▸ YOUR GOAL
Set down the listing below verbatim, but only from its first line through the line containing "#!/bin/bash".

▸ RECORD EXTRACTS
==============================

What follows belongs to an exercise in optimizing a design on an open flow for small area and a short achievable clock period; a production flow would make more cautious choices. Function was checked by simulation only, so behaviour that the tests miss may differ from the original.

$ cat run.sh
#!/bin/bash
# synth_recipe.tcl (not shown) runs the flow's synth.tcl, then flattens the netlist and writes it again
# the make line also repeats each setting of config.mk as NAME=value (left out here)
make -C /OpenROAD-flow-scripts/flow DESIGN_CONFIG=/design/flow/config.mk WORK_HOME=/design/flow/orfs CLKGATE_MAP_FILE= SYNTH_SCRIPT=/design/flow/synth_recipe.tcl finish
$ cat config.mk
export PLATFORM = sky130hd
export DESIGN_NAME = inv_sqrt_unit
export DESIGN_NICKNAME = inv_sqrt_unit
export VERILOG_FILES = /design/flow/design.v
export SDC_FILE = /design/flow/constraint.sdc
export NUM_CORES = 4
export LEC_CHECK = 0
export CAP_MARGIN = 20
export CORE_MARGIN = 2
export CORE_UTILIZATION = 40
export SLEW_MARGIN = 20
$ cat constraint.sdc
create_clock -name core_clock -period 9.5 [get_ports {clk}]
set_input_delay 1.9000 -clock core_clock [delete_from_list [all_inputs] [get_ports {clk}]]
set_output_delay 1.9000 -clock core_clock [all_outputs]
set_load 0.01 [all_outputs]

==============================

▸ SOLUTION TO THE PROBLEM
What follows belongs to an exercise in optimizing a design on an open flow for small area and a short achievable clock period; a production flow would make more cautious choices. Function was checked by simulation only, so behaviour that the tests miss may differ from the original.

$ cat run.sh
#!/bin/bash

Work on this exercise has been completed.